-- Opening Marker --

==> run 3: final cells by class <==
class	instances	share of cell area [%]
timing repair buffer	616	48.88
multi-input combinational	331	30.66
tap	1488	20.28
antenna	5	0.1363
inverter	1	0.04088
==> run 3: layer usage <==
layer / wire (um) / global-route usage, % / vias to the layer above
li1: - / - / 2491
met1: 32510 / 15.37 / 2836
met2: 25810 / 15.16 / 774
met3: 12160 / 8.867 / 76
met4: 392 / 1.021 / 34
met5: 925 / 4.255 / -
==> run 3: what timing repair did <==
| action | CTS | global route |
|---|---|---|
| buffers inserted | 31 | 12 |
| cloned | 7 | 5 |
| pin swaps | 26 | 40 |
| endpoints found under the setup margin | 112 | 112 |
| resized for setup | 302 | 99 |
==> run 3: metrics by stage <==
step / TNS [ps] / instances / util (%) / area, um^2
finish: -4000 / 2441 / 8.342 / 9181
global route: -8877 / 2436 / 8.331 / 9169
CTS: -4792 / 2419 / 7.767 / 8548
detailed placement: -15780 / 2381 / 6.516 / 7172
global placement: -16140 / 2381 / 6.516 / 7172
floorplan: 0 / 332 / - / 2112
==> src/inner_interp/inner_interp.sv <==
////////////////////////////////////////////////////////////
// Inner interpreter, the fetch/execute unit
// Runs boot ROM code one cell per clock, keeps a circular
// data stack, drives the LEDs and hands bytes to the UART
// Address 0 pops the next token and jumps to its code
////////////////////////////////////////////////////////////
module inner_interp import forth_pkg::*; #(
	parameter int STACK_DEPTH = 16
) (
	input  logic   clk,
	input  logic   reset,
	input  token_t rd_token,
	input  logic   empty,
	output logic   pop,
	output char_t  tx_byte,
	output logic   tx_start,
	input  logic   tx_busy,
	output logic   led_g,
	output logic   led_b,
	output logic   led_r
);

	localparam boot_rom_t ROM = boot_rom_init();
	localparam int SP_W = $clog2(STACK_DEPTH);

	code_addr_t      pc;
	cell_t           cur;
	cell_t           operand;
	op_e             op;
	cell_t           stack [STACK_DEPTH];
	logic [SP_W-1:0] dp;
	cell_t           tos;
	cell_t           nos;
	cell_t           tok_value;
	logic            emit_wait;

	////////////////////////////////////////////////////////////
	// Decode
	////////////////////////////////////////////////////////////
	assign cur = ROM[pc];
	// Inline operand of lit and branch
	assign operand = ROM[pc + 6'd1];
	assign op = op_e'(cur[15:0]);
	// dp points at the top of stack
	assign tos = stack[dp];
	assign nos = stack[dp - 1'b1];

	assign pop = op == op_execute && !empty;
	assign tx_start = op == op_emit && !emit_wait && !tx_busy;
	assign tx_byte = tos[7:0];

	////////////////////////////////////////////////////////////
	// Execute
	////////////////////////////////////////////////////////////
	always_ff @(posedge clk) begin
		if (!reset) begin
			pc <= '0;
			dp <= '0;
			emit_wait <= 1'b0;
			led_g <= 1'b1;
			led_b <= 1'b1;
			led_r <= 1'b1;
		end else begin
			case (op)
				op_execute: begin
					// Stall until a token arrives
					if (!empty) begin
						pc <= rd_token.xt;
						tok_value <= rd_token.value;
					end
				end
				op_lit: begin
					stack[dp + 1'b1] <= operand;
					dp <= dp + 1'b1;
					pc <= pc + 6'd2;
				end
				op_number: begin
					stack[dp + 1'b1] <= tok_value;
					dp <= dp + 1'b1;
					pc <= pc + 6'd1;
				end
				op_plus: begin
					stack[dp - 1'b1] <= nos + tos;
					dp <= dp - 1'b1;
					pc <= pc + 6'd1;
				end
				op_minus: begin
					stack[dp - 1'b1] <= nos - tos;
					dp <= dp - 1'b1;
					pc <= pc + 6'd1;
				end
				op_dup: begin
					stack[dp + 1'b1] <= tos;
					dp <= dp + 1'b1;
					pc <= pc + 6'd1;
				end
				op_drop: begin
					dp <= dp - 1'b1;
					pc <= pc + 6'd1;
				end
				op_equal: begin
					// True is all ones
					stack[dp - 1'b1] <= (nos == tos) ? '1 : '0;
					dp <= dp - 1'b1;
					pc <= pc + 6'd1;
				end
				op_zero_equal: begin
					stack[dp] <= (tos == '0) ? '1 : '0;
					pc <= pc + 6'd1;
				end
				op_branch:
					pc <= code_addr_t'(operand);
				op_zero_branch: begin
					dp <= dp - 1'b1;
					pc <= (tos == '0) ? code_addr_t'(operand) : pc + 6'd2;
				end
				op_emit: begin
					// Send once idle, then wait out the frame
					if (!emit_wait) begin
						if (!tx_busy) begin
							emit_wait <= 1'b1;
							dp <= dp - 1'b1;
						end
					end else if (!tx_busy) begin
						emit_wait <= 1'b0;
						pc <= pc + 6'd1;
					end
				end
				op_io_led: begin
					// Set bit lights the LED
					led_g <= !tos[0];
					led_b <= !tos[1];
					led_r <= !tos[2];
					dp <= dp - 1'b1;
					pc <= pc + 6'd1;
				end
				default:
					pc <= pc + 6'd1;
			endcase
		end
	end

endmodule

-- Closing Marker --

• _Task prompt_: Write every record out again, letter for letter.

• _Output for this exercise_:
==> run 3: final cells by class <==
class	instances	share of cell area [%]
timing repair buffer	616	48.88
multi-input combinational	331	30.66
tap	1488	20.28
antenna	5	0.1363
inverter	1	0.04088
==> run 3: layer usage <==
layer / wire (um) / global-route usage, % / vias to the layer above
li1: - / - / 2491
met1: 32510 / 15.37 / 2836
met2: 25810 / 15.16 / 774
met3: 12160 / 8.867 / 76
met4: 392 / 1.021 / 34
met5: 925 / 4.255 / -
==> run 3: what timing repair did <==
| action | CTS | global route |
|---|---|---|
| buffers inserted | 31 | 12 |
| cloned | 7 | 5 |
| pin swaps | 26 | 40 |
| endpoints found under the setup margin | 112 | 112 |
| resized for setup | 302 | 99 |
==> run 3: metrics by stage <==
step / TNS [ps] / instances / util (%) / area, um^2
finish: -4000 / 2441 / 8.342 / 9181
global route: -8877 / 2436 / 8.331 / 9169
CTS: -4792 / 2419 / 7.767 / 8548
detailed placement: -15780 / 2381 / 6.516 / 7172
global placement: -16140 / 2381 / 6.516 / 7172
floorplan: 0 / 332 / - / 2112
==> src/inner_interp/inner_interp.sv <==
////////////////////////////////////////////////////////////
// Inner interpreter, the fetch/execute unit
// Runs boot ROM code one cell per clock, keeps a circular
// data stack, drives the LEDs and hands bytes to the UART
// Address 0 pops the next token and jumps to its code
////////////////////////////////////////////////////////////
module inner_interp import forth_pkg::*; #(
	parameter int STACK_DEPTH = 16
) (
	input  logic   clk,
	input  logic   reset,
	input  token_t rd_token,
	input  logic   empty,
	output logic   pop,
	output char_t  tx_byte,
	output logic   tx_start,
	input  logic   tx_busy,
	output logic   led_g,
	output logic   led_b,
	output logic   led_r
);

	localparam boot_rom_t ROM = boot_rom_init();
	localparam int SP_W = $clog2(STACK_DEPTH);

	code_addr_t      pc;
	cell_t           cur;
	cell_t           operand;
	op_e             op;
	cell_t           stack [STACK_DEPTH];
	logic [SP_W-1:0] dp;
	cell_t           tos;
	cell_t           nos;
	cell_t           tok_value;
	logic            emit_wait;

	////////////////////////////////////////////////////////////
	// Decode
	////////////////////////////////////////////////////////////
	assign cur = ROM[pc];
	// Inline operand of lit and branch
	assign operand = ROM[pc + 6'd1];
	assign op = op_e'(cur[15:0]);
	// dp points at the top of stack
	assign tos = stack[dp];
	assign nos = stack[dp - 1'b1];

	assign pop = op == op_execute && !empty;
	assign tx_start = op == op_emit && !emit_wait && !tx_busy;
	assign tx_byte = tos[7:0];

	////////////////////////////////////////////////////////////
	// Execute
	////////////////////////////////////////////////////////////
	always_ff @(posedge clk) begin
		if (!reset) begin
			pc <= '0;
			dp <= '0;
			emit_wait <= 1'b0;
			led_g <= 1'b1;
			led_b <= 1'b1;
			led_r <= 1'b1;
		end else begin
			case (op)
				op_execute: begin
					// Stall until a token arrives
					if (!empty) begin
						pc <= rd_token.xt;
						tok_value <= rd_token.value;
					end
				end
				op_lit: begin
					stack[dp + 1'b1] <= operand;
					dp <= dp + 1'b1;
					pc <= pc + 6'd2;
				end
				op_number: begin
					stack[dp + 1'b1] <= tok_value;
					dp <= dp + 1'b1;
					pc <= pc + 6'd1;
				end
				op_plus: begin
					stack[dp - 1'b1] <= nos + tos;
					dp <= dp - 1'b1;
					pc <= pc + 6'd1;
				end
				op_minus: begin
					stack[dp - 1'b1] <= nos - tos;
					dp <= dp - 1'b1;
					pc <= pc + 6'd1;
				end
				op_dup: begin
					stack[dp + 1'b1] <= tos;
					dp <= dp + 1'b1;
					pc <= pc + 6'd1;
				end
				op_drop: begin
					dp <= dp - 1'b1;
					pc <= pc + 6'd1;
				end
				op_equal: begin
					// True is all ones
					stack[dp - 1'b1] <= (nos == tos) ? '1 : '0;
					dp <= dp - 1'b1;
					pc <= pc + 6'd1;
				end
				op_zero_equal: begin
					stack[dp] <= (tos == '0) ? '1 : '0;
					pc <= pc + 6'd1;
				end
				op_branch:
					pc <= code_addr_t'(operand);
				op_zero_branch: begin
					dp <= dp - 1'b1;
					pc <= (tos == '0) ? code_addr_t'(operand) : pc + 6'd2;
				end
				op_emit: begin
					// Send once idle, then wait out the frame
					if (!emit_wait) begin
						if (!tx_busy) begin
							emit_wait <= 1'b1;
							dp <= dp - 1'b1;
						end
					end else if (!tx_busy) begin
						emit_wait <= 1'b0;
						pc <= pc + 6'd1;
					end
				end
				op_io_led: begin
					// Set bit lights the LED
					led_g <= !tos[0];
					led_b <= !tos[1];
					led_r <= !tos[2];
					dp <= dp - 1'b1;
					pc <= pc + 6'd1;
				end
				default:
					pc <= pc + 6'd1;
			endcase
		end
	end

endmodule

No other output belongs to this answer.